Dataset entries
==*==

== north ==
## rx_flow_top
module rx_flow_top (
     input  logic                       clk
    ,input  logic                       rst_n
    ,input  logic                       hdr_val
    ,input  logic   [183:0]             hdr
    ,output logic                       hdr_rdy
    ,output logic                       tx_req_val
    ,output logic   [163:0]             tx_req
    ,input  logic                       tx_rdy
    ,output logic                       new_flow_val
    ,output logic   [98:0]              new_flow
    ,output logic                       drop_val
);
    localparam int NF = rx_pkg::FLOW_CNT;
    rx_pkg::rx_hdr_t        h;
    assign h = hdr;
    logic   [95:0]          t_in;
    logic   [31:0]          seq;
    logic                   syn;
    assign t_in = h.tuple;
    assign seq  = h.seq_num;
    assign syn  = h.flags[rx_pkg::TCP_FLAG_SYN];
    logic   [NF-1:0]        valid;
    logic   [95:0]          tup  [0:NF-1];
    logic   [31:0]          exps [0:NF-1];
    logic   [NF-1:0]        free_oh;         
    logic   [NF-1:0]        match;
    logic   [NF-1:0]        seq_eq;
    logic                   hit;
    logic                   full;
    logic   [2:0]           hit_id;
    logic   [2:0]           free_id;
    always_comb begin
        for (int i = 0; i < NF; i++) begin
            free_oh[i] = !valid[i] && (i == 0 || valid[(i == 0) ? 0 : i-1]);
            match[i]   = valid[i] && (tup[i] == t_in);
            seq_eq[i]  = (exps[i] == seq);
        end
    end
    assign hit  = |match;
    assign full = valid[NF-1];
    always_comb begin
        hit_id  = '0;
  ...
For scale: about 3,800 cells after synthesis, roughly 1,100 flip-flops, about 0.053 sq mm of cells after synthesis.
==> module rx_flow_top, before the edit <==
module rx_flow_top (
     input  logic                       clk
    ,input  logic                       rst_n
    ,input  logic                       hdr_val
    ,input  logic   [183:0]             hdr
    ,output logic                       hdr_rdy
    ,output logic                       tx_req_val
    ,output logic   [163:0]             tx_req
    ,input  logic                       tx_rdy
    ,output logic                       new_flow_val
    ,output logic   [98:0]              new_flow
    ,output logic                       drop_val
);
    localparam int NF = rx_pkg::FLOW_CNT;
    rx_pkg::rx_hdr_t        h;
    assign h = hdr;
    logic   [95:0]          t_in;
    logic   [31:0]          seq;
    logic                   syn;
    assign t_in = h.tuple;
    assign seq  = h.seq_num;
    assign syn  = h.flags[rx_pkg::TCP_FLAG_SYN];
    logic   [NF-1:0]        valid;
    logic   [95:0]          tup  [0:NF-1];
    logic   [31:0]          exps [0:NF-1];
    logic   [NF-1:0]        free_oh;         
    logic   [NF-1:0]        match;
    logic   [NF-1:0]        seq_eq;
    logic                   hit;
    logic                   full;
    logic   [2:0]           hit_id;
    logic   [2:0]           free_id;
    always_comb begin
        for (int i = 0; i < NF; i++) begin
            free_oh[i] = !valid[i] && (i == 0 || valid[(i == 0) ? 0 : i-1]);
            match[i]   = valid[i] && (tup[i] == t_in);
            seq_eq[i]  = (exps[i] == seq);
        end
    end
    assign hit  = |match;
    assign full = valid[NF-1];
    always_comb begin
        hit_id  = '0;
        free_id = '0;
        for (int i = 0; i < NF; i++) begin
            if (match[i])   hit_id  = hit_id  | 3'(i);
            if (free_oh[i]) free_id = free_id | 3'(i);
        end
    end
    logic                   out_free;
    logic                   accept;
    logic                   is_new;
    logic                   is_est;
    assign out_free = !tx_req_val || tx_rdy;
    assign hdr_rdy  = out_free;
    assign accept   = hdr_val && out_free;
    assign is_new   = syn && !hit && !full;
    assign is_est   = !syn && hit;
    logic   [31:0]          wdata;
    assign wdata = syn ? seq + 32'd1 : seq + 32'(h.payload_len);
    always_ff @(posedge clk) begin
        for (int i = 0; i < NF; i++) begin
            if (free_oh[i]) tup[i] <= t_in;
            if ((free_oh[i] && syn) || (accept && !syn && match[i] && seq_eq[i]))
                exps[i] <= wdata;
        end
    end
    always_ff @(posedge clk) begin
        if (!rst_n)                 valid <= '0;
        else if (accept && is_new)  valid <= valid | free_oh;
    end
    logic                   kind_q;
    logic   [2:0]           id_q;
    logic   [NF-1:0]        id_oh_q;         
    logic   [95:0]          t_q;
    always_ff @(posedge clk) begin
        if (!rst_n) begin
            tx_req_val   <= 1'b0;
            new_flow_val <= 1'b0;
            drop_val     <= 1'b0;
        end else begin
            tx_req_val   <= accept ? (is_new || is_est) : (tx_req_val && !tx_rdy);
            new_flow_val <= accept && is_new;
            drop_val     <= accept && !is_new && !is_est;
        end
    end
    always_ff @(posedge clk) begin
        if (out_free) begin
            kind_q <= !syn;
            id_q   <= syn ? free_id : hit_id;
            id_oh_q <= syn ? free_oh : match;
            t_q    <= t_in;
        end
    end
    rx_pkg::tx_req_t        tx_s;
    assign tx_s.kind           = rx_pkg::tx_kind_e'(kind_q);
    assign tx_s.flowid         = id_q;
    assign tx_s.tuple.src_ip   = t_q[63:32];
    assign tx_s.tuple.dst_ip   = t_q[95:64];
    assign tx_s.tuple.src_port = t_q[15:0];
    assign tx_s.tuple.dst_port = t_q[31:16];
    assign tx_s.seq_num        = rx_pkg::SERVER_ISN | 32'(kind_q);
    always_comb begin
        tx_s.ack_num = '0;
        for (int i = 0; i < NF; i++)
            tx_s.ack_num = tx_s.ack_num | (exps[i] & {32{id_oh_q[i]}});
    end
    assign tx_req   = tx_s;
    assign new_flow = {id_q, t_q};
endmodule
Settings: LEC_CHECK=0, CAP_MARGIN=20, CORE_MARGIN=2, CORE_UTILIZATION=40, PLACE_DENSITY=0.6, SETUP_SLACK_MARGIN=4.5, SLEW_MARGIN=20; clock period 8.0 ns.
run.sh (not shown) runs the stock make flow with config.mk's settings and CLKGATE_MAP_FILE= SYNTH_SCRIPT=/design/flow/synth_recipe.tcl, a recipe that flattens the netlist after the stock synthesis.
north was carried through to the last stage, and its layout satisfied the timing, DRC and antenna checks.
What follows belongs to an exercise in optimizing a design on an open flow for small area; a production flow would make more cautious choices. Function was checked by simulation only, so behaviour that the tests miss may differ from the original. No activity file was given, so power comes from the tool's default toggle rates.

--- design/flow/config.mk ---
export PLATFORM = sky130hd
export DESIGN_NAME = aipWrapper
export DESIGN_NICKNAME = aipWrapper
export VERILOG_FILES = /design/flow/design.v
export SDC_FILE = /design/flow/constraint.sdc
export NUM_CORES = 4
export LEC_CHECK = 0
export CAP_MARGIN = 15
export CORE_MARGIN = 2
export CORE_UTILIZATION = 70
export SLEW_MARGIN = 15
export SYNTH_HIERARCHICAL = 1
export SYNTH_MINIMUM_KEEP_SIZE = 0
--- design/flow/constraint.sdc ---
create_clock -name core_clock -period 10.0 [get_ports {clk}]
set_input_delay 2.0000 -clock core_clock [delete_from_list [all_inputs] [get_ports {clk}]]
set_output_delay 2.0000 -clock core_clock [all_outputs]
set_load 0.01 [all_outputs]
From an optimization exercise on the open Yosys and OpenROAD flow, aimed at small area and a short achievable clock period; shortcuts taken in it are not production practice. RTL that was checked went through simulation tests only; none was proved equivalent to the original. Power and IR drop assume default switching activity.

## stepper_speed_ramp_controller
module stepper_speed_ramp_controller (
	input  wire logic                clk,
	input  wire logic                arst_n,
	input  wire logic                psel,
	input  wire logic                penable,
	input  wire logic                pwrite,
	input  wire logic [ADDR_W-1:0]   paddr,
	input  wire logic [DATA_W-1:0]   pwdata,
	output logic      [DATA_W-1:0]   prdata,
	output logic                     pready,
	input  wire logic                in_valid,
	output logic                     in_ready,
	input  wire logic [OP_W-1:0]     op,
	input  wire logic [PULSE_W-1:0]  count_value,
	input  wire logic [LEVEL_FW-1:0] level_index,
	input  wire logic [WORD_W-1:0]   level_reload,
	input  wire logic [WORD_W-1:0]   level_dwell,
	output logic                     out_valid,
	input  wire logic                out_ready,
	output logic      [WORD_W-1:0]   reload_out,
	output logic      [LEVEL_FW-1:0] speed_level,
	output logic      [PHASE_W-1:0]  ramp_state,
	output logic                     running,
	output logic      [POS_W-1:0]    position,
	output logic                     on_position
);
For scale: about 1,700 cells after synthesis, roughly 550 flip-flops.
clock: 7.5 ns
lec_check: 0
abc_clock_period_in_ps: 3700
cap_margin: 20
core_margin: 2
core_utilization: 40
cts_buf_list: sky130_fd_sc_hd__clkbuf_16
cts_cluster_diameter: 100
cts_cluster_size: 30
setup_slack_margin: 3.8
slew_margin: 20
standard.sh (not shown) runs the stock make flow with config.mk's settings and CLKGATE_MAP_FILE= SYNTH_SCRIPT=/design/flow/synth_recipe.tcl, a recipe that flattens the netlist after the stock synthesis.
==> flow/flow/run.sh <==
#!/bin/bash
# Standard layout, with the port buffers made of buf_2 cells instead of the
# delay cells buffer_ports picks on its own.
set -euo pipefail
bash standard.sh "BUFFER_PORTS_ARGS=-buffer_cell sky130_fd_sc_hd__buf_2" finish > standard_flow.log 2>&1
==> next run, changes <==
ABC_CLOCK_PERIOD_IN_PS = 2000   (was 3700)
SETUP_SLACK_MARGIN = 4.1   (was 3.8)
The changed run completed without violations; worst setup slack gets worse by 0.0062 ns; worst hold slack hardly moves; clock power stays flat; synthesized area is unchanged; routed wire length goes up by 7.9%.
No functional check of the RTL was part of any run of this note.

==*==

■ Task prompt ■
Among the lines above, find each one containing the string "tuple" and copy it.

■ Output for this exercise ■
    assign t_in = h.tuple;
    assign t_in = h.tuple;
    assign tx_s.tuple.src_ip   = t_q[63:32];
    assign tx_s.tuple.dst_ip   = t_q[95:64];
    assign tx_s.tuple.src_port = t_q[15:0];
    assign tx_s.tuple.dst_port = t_q[31:16];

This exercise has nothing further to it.